*What this task involves*
Find each line of the entries with the string "flops", please, and copy it.

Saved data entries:
::::

===== config.mk =====
export PLATFORM = sky130hd
export DESIGN_NAME = run_control
export DESIGN_NICKNAME = d
export VERILOG_FILES = /design/src/cpu_pkg.sv /design/src/run_control.sv
export SDC_FILE = /design/constraint.sdc
export NUM_CORES = 1
export LEC_CHECK = 0
export BUFFER_PORTS_ARGS = -buffer_cell sky130_fd_sc_hd__buf_2
export CAP_MARGIN = 20
export CORE_AREA = 2 2 39 41
export DETAILED_ROUTE_END_ITERATION = 8
export DIE_AREA = 0 0 41 43
export HOLD_SLACK_MARGIN = 0.1
export SLEW_MARGIN = 30
export SYNTH_ARGS = -nofsm -noshare
export SYNTH_HDL_FRONTEND = slang
export SYNTH_SLANG_ARGS = --single-unit

===== constraint.sdc =====
create_clock -name clk -period 1.68 [get_ports clk]
set_input_delay 0.252 -clock clk [delete_from_list [all_inputs] [get_ports clk]]
set_output_delay 0.252 -clock clk [all_outputs]
set_load 0.05 [all_outputs]

===== src/cpu_pkg.sv =====
package cpu_pkg;

    // Word types
    typedef logic [8:0] instr_t;            // Full instruction word
    typedef logic [7:0] data_t;             // Register, memory and immediate width
    typedef logic [7:0] pc_t;               // Program counter and program address
    typedef logic [1:0] reg_idx_t;          // One of four registers

    // Opcode classes for bit 8 clear
    typedef enum logic [2:0] {
        ADD   = 3'd0,                       // r1 = r_a + r_b
        SUB   = 3'd1,                       // r1 = r_a - r_b
        AND   = 3'd2,                       // r1 = r_a & r_b
        XOR   = 3'd3,                       // r1 = r_a ^ r_b
        SHL   = 3'd4,                       // r1 = r_a << r_b[2:0]
        LOAD  = 3'd5,                       // r_b = dmem[r_a]
        STORE = 3'd6,                       // dmem[r_a] = r_b
        CTRL  = 3'd7                        // BZ or DONE, picked by bit 0
    } opcode_t;

    // Field view of a normal instruction
    // LDI reuses bits 7..0 as its immediate
    typedef struct packed {
        logic     is_ldi;                   // Bit 8
        opcode_t  opcode;                   // Bits 7..5
        reg_idx_t r_a;                      // Bits 4..3
        reg_idx_t r_b;                      // Bits 2..1
        logic     sel;                      // Bit 0, DONE when set under CTRL
    } instr_fields_t;

    // Fixed destination of ALU results and LDI
    localparam reg_idx_t RESULT_REG = 2'd1;

    // Run sequencing
    typedef enum logic [1:0] {
        IDLE   = 2'd0,                      // Waiting for start
        ARMED  = 2'd1,                      // Start seen, waiting for release
        RUN    = 2'd2,                      // One instruction per clock
        HALTED = 2'd3                       // Held until reset
    } run_state_t;

    // Decoded controls, one cycle's worth
    typedef struct packed {
        logic    reg_write;                 // Register file write
        logic    mem_read;                  // LOAD, selects memory data and r_b
        logic    mem_write;                 // STORE
        logic    use_imm;                   // LDI operand path
        logic    branch;                    // BZ
        logic    done;                      // DONE
        opcode_t alu_op;                    // ALU function
    } ctrl_t;

    // All-inactive controls
    localparam ctrl_t CTRL_NOP = '{
        reg_write: 1'b0,
        mem_read:  1'b0,
        mem_write: 1'b0,
        use_imm:   1'b0,
        branch:    1'b0,
        done:      1'b0,
        alu_op:    ADD
    };

endpackage


===== src/run_control.sv =====
`timescale 1ns/1ps

module run_control import cpu_pkg::*; #(
    parameter int unsigned MAX_CYCLES = 200     // RUN cycles before timeout
) (
    input  logic clk,
    input  logic reset,                         // Async, back to IDLE
    input  logic start,                         // Level from testbench
    input  logic done,                          // DONE decoded this cycle
    output logic run,                           // High in RUN only
    output logic ack,                           // Held once halted
    output logic timeout                        // Halt came from the limit
);

    localparam int CNT_W = (MAX_CYCLES > 1) ? $clog2(MAX_CYCLES) : 1;

    run_state_t       state;                    // Sequencing FSM
    logic [CNT_W-1:0] cycle_count;              // Completed RUN cycles
    logic             limit_hit;                // Last allowed cycle

    assign limit_hit = (cycle_count == CNT_W'(MAX_CYCLES - 1));
    assign run       = (state == RUN);

    always_ff @(posedge clk or posedge reset) begin
        if (reset) begin
            state       <= IDLE;
            cycle_count <= '0;
            ack         <= 1'b0;
            timeout     <= 1'b0;
        end else begin
            case (state)
                IDLE: if (start) state <= ARMED;    // Start raised
                ARMED: if (!start) state <= RUN;    // First edge with start low
                RUN: begin
                    cycle_count <= cycle_count + 1'b1;
                    if (done) begin
                        ack   <= 1'b1;              // DONE wins over limit
                        state <= HALTED;
                    end else if (limit_hit) begin
                        ack     <= 1'b1;
                        timeout <= 1'b1;
                        state   <= HALTED;
                    end
                end
                default: state <= HALTED;           // Hold until reset
            endcase
        end
    end

endmodule

After elaboration in Yosys (flattened, before gate mapping)
Cells that the tools add are included.
{ "word_totals": {"elab_cells": 24, "reg_bits": 12, "mem_bits_rw": 0, "mem_count": 0, "rom_bits": 0, "latchBits": 0} }
{ "op_classes": {"n_mux": 7, "n_bitwise": 1, "mul": 0, "add_sub_neg": 1, "n_div": 0, "order_cmp": 0, "n_shift": 0, "reduce_logical": 5, "n_eq_ne": 6} }
{ "op_table": {"columns": ["cell", "n"], "rows": [
  ["adder 8 x 1 -> 8 bit, second input constant", 1],
  ["== test 8 bit, second input constant", 1],
  ["2-to-1 mux 2 bit", 4],
  ["case mux 2 bit (3 select lines)", 1],
  ["AND reduction 3 bit", 2],
  ["!= test 2 bit, second input constant", 2],
  ["!= test 3 x 2 -> 1 bit, second input constant", 1],
  ["== test 2 x 1 -> 1 bit, second input constant", 1],
  ["== test 2 bit, second input constant", 1],
  ["logical NOT 2 bit", 1],
  ["2-to-1 mux 1 bit", 2],
  ["AND reduction 2 bit", 1],
  ["nonzero test 2 bit", 1],
  ["inverter 1 bit", 1]
]} }

Depth between registers and ports, before layout
{ "depth": {"depth_word": 4, "ltp_mapped": 5} }

Least setup slack after synthesis
OpenSTA, ideal clock, no wires.
{ "synth_timing": {"path_kind": "register to register", "startpoint": "register state[0]", "endpoint": "register cycle_count[4]", "synth_period_minus_slack_ps": 1435, "path_buffers": 1, "setup_time_ps": 123, "t_required_ps": 1557, "path_stages_with_launch": 6, "arrival_time_ps": 1312, "path_slack_ps": 245, "path_cell_list": "dfrtp_1 > nand2b_1 > buf_6 > inv_1 > nand4_1 > xnor2_1"} }
{ "synth_between": {"elab_chain_cells": 1} }
{ "synth_lines": {"columns": ["element", "line", "text"], "rows": [
  ["start: declaration", "run_control.sv:17", "run_state_t state;"],
  ["start signal: assignment", "run_control.sv:26", "state <= IDLE;"],
  ["start signal: assignment", "run_control.sv:32", "IDLE: if (start) state <= ARMED;"],
  ["start signal: assignment", "run_control.sv:33", "ARMED: if (!start) state <= RUN;"],
  ["== test 2 bit", null, null],
  ["via run", "run_control.sv:10", "output logic run,"],
  ["end signal: assignment", "run_control.sv:35", "cycle_count <= cycle_count + 1'b1;"],
  ["end: declaration", "run_control.sv:18", "logic [CNT_W-1:0] cycle_count;"]
]} }
The timed path passes the listed nets, and every way through them passes these cells.
A chain may end at the register's enable or synchronous reset.

Worst setup path in the final report
{ "layout_timing": {"startpoint": "register state[0]", "endpoint": "output port run"} }
{ "layout_between": {"elab_chain_cells": 1} }
{ "layout_lines": {"columns": ["element", "line", "text"], "rows": [
  ["== test 2 bit", "run_control.sv:22", "assign run = (state == RUN);"],
  ["end: declaration", "run_control.sv:10", null]
]} }
No other way between the ends.

==> reports/metrics.yaml <==
worst_setup_path:
  cp_cell_sequence: "nand2b_1 -> inv_1 -> buf_2"
  worstPathArrival_ns: 1.22
  critical_path_class: "reg -> out"
  r2r_slack_ns: 0.37
  worstRegToRegCells: 4
  critPathBufInv: 2
  path_delay_family: "buffers and inverters"
  cp_slowest_stage_delay_ns: 0.38
  cp-start-kind: "flip-flop"
  crit_path_end_kind: "output pin"
  worst-path-max-fanout: 5
  reg2reg_from: "cycle_count[0]"
  crit_required_ns: 1.43
  slowest_stage: "dfrtp_1"
  r2r-end: "state[0]"
pwr:
  combPwrFrac_pct: 13.4
  ir_drop_v: 0.000678
  p_leak_uw: 0.000347
  power.density_mw_per_mm2: 1030
  p_int_uw: 490
  p_switching_uw: 186
  p_seq_share_pct: 52.9
  switching_share_pct: 27.5
  p_clk_share_pct: 33.7
cts:
  cts_tree: "yes"
  cts_buffer_depth: 2
  root_buffer: "clkbuf_4"
  clk_latency_ns: 0.27
  cts_sinks: 12
  h-tree-depth: 1
  clk_pin_slew_ns: 0.08
  numCtsBuffers: 3
  cts_resized: 0
place:
  dp_hpwl_um: 710
  dpl_cell_area_um2: 608
  portBuffers: 6
  routabilityCongestion: 0.799
floorplanning:
  initial_core_util_pct: 40.6
  die_w_um: 41
  dieArea_mm2: 0.00176
  die_y_um: 43
  core-area_mm2: 0.00138
  ioPinCount: 7
  num_rows: 14
min_path:
  hp-class: "in -> reg"
  worstHoldStart: "start"
  holdPathStages: 3
  holdPathEnd: "state[0]"
timing:
  rsz0062_at_grt: "no"
  hold_violations: 0
  min_period_ns: 1.47
  maxSlewHeadroom_pct: 69.6
  tns_ns: 0
  max_freq_ghz: 0.678
  drv_slew: 0
  worst_pin_slew_ns: 0.455
  finalSetupViolCount: 0
  skew_ns: 0.00226
  fin_crit_sh_pct: 87.7
global_route:
  grt_pass1_wl_um: 1720
  grt_pass1_vias: 392
  grt_max_degree: 13
  grt_usage_pct: 14.4
  antenna_found_initial: 0
  overflow: 0
synth:
  async_reset_ff_share_pct: 100
  synth_top_cell_by_area: "dfrtp_1"
  yosysWarnings: 0
  syn_nets: 54
  synthTopCellsByArea: "dfrtp_1 (53%), nor4_4 (7.6%), nand2_1 (5.3%)"
  ys_ff_latch: 12
  synthDistinctLibCells: 21
  yosysMostFrequentCell: "dfrtp_1"
  synth.yosys.seq_area_share_pct: 53.5
  synth-edff-count: 0
  synth-main-ff-cell: "dfrtp_1"
  synthTopCellsByCount: "dfrtp_1 (12), nand2_1 (8), inv_1 (4)"
  syn_area_per_cell_um2: 11.5
  synth_top_area_share_pct: 53.5
  synth_cells: 49
  synth_area_um2: 562
run_status:
  status: "finished clean"
layout:
  syn2layout_area_growth_pct: 16.5
  design_area_um2: 654
  drive_gt1_share_pct: 25.0
  antennaDiodeCount: 0
  final_nets: 66
drt:
  wire_per_inst_um: 12.3
  ant_nets: 0
  vias: 381
  initialDrtViolationCount: 10
  vias_per_cell: 5.01
  drc: 0
  wl_um: 935
  first_pass_iters: 3
run:
  max_cap_viol_count: 0
==> layout by cell type, fill, tap and decap left out <==
cell and instances:
and4b_1 1, a21oi_1 1, dfrtp_1 12, buf_4 1, or3_1 1, buf_2 6
clkbuf_4 3, a31oi_1 1, o21bai_1 1, nand2b_1 1, nand4_1 1, o21ai_0 1
xor2_1 3, nand3_2 1, nor2_1 3, nand2_1 8, a41o_2 1, inv_1 4
xnor2_1 3, nor4_4 2, nor3_1 1, a21o_1 1, ha_1 1, dlygate4sd3_1 1
clkbuf_8 1
==> power by group through the flow <==
stage	registers, µW	clock network (µW)	logic (µW)
floorplan	369	0	59.8
global placement	362	0	92.4
detailed placement	364	0	91.3
CTS	358	233	93.1
global route	364	243	107
finish	357	228	90.7
==> worst max path at each step <==
| stage | startpoint | endpoint | slack, ns | cells after the start |
|---|---|---|---|---|
| after floorplan | state[0] | cycle_count[4] | 0.24 | 5 |
| after global placement | cycle_count[0] | state[0] | 0.40 | 4 |
| after detailed placement | cycle_count[0] | state[0] | 0.37 | 4 |
| after CTS | state[0] | run | 0.20 | 3 |
| after global routing | state[0] | run | 0.16 | 3 |
| final | state[0] | run | 0.21 | 3 |
==> cell type report <==
cell class	count	area [µm²]
fillers	127	729
well taps	16	20.0
inverters	4	15.0
repair buffers	8	47.5
clock buffers	4	36.3
flip-flops and latches	12	300
multi-input cells	32	235
==> registers in the layout (all words and copies together) (netlist names) <==
name and flops:
ack 1, cycle_count 8, state 2, timeout 1
==> stage by stage <==
stage / hold WS, ns / utilization [%] / power (µW) / cells / setup WS [ns]
5_1_grt: 0.271 / 47.3 / 714 / 76 / 0.158
3_3_place_gp: 0.279 / 43.9 / 454 / 71 / 0.403
3_5_place_dp: 0.283 / 43.9 / 456 / 71 / 0.367
4_1_cts: 0.254 / 47.3 / 684 / 76 / 0.199
6_report: 0.249 / 47.3 / 676 / 76 / 0.206
2_1_floorplan: 0.117 / - / 429 / 49 / 0.245
==> routing by layer <==
| metal | global-route usage, % | vias to the layer above | part of all wire, % |
|---|---|---|---|
| met5 | 0 | - | 0 |
| met4 | 6.00 | 0 | 0.64 |
| met3 | 4.71 | 2 | 4.5 |
| met2 | 18.8 | 7 | 46 |
| met1 | 21.6 | 183 | 49 |
| li1 | - | 189 | - |
==> what timing repair did <==
action / CTS / global route
hold buffers: 1 / 0
setup buffers: 0 / 0
endpoints found under the hold margin: 12 / 0
==> logic make-up (layout without fill, tap and decap cells) <==
| logic type | count (synthesis) | count (layout) | share of synthesized area, % |
|---|---|---|---|
| buffers and inverters | 5 | 16 | 4.68 |
| AND/OR/NAND/NOR | 19 | 19 | 22.7 |
| flip-flops | 12 | 12 | 53.5 |
| XOR/XNOR | 6 | 6 | 9.36 |
| AO/OA/AOI/OAI | 6 | 6 | 7.57 |
| adder cells (fa/ha/maj) | 1 | 1 | 2.23 |
==> tightest hold or removal path, delay by kind of cell <==
kind | cells | cell delay [ns]
compound gates | 1 | 0.10
simple gates | 1 | 0.04
buf+inv | 1 | 0.09
No activity file was read; power rests on OpenSTA's default activity.
--- src/cpu_pkg.sv ---
package cpu_pkg;

    // Word types
    typedef logic [8:0] instr_t;            // Full instruction word
    typedef logic [7:0] data_t;             // Register, memory and immediate width
    typedef logic [7:0] pc_t;               // Program counter and program address
    typedef logic [1:0] reg_idx_t;          // One of four registers

    // Opcode classes for bit 8 clear
    typedef enum logic [2:0] {
        ADD   = 3'd0,                       // r1 = r_a + r_b
        SUB   = 3'd1,                       // r1 = r_a - r_b
        AND   = 3'd2,                       // r1 = r_a & r_b
        XOR   = 3'd3,                       // r1 = r_a ^ r_b
        SHL   = 3'd4,                       // r1 = r_a << r_b[2:0]
        LOAD  = 3'd5,                       // r_b = dmem[r_a]
        STORE = 3'd6,                       // dmem[r_a] = r_b
        CTRL  = 3'd7                        // BZ or DONE, picked by bit 0
    } opcode_t;

    // Field view of a normal instruction
    // LDI reuses bits 7..0 as its immediate
    typedef struct packed {
        logic     is_ldi;                   // Bit 8
        opcode_t  opcode;                   // Bits 7..5
        reg_idx_t r_a;                      // Bits 4..3
        reg_idx_t r_b;                      // Bits 2..1
        logic     sel;                      // Bit 0, DONE when set under CTRL
    } instr_fields_t;

    // Fixed destination of ALU results and LDI
    localparam reg_idx_t RESULT_REG = 2'd1;

    // Run sequencing
    typedef enum logic [1:0] {
        IDLE   = 2'd0,                      // Waiting for start
        ARMED  = 2'd1,                      // Start seen, waiting for release
        RUN    = 2'd2,                      // One instruction per clock
        HALTED = 2'd3                       // Held until reset
    } run_state_t;

    // Decoded controls, one cycle's worth
    typedef struct packed {
        logic    reg_write;                 // Register file write
        logic    mem_read;                  // LOAD, selects memory data and r_b
        logic    mem_write;                 // STORE
        logic    use_imm;                   // LDI operand path
        logic    branch;                    // BZ
        logic    done;                      // DONE
        opcode_t alu_op;                    // ALU function
    } ctrl_t;

    // All-inactive controls
    localparam ctrl_t CTRL_NOP = '{
        reg_write: 1'b0,
        mem_read:  1'b0,
        mem_write: 1'b0,
        use_imm:   1'b0,
        branch:    1'b0,
        done:      1'b0,
        alu_op:    ADD
    };

endpackage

::::

*Problem solution*
flip-flops and latches	12	300
name and flops:
| flip-flops | 12 | 12 | 53.5 |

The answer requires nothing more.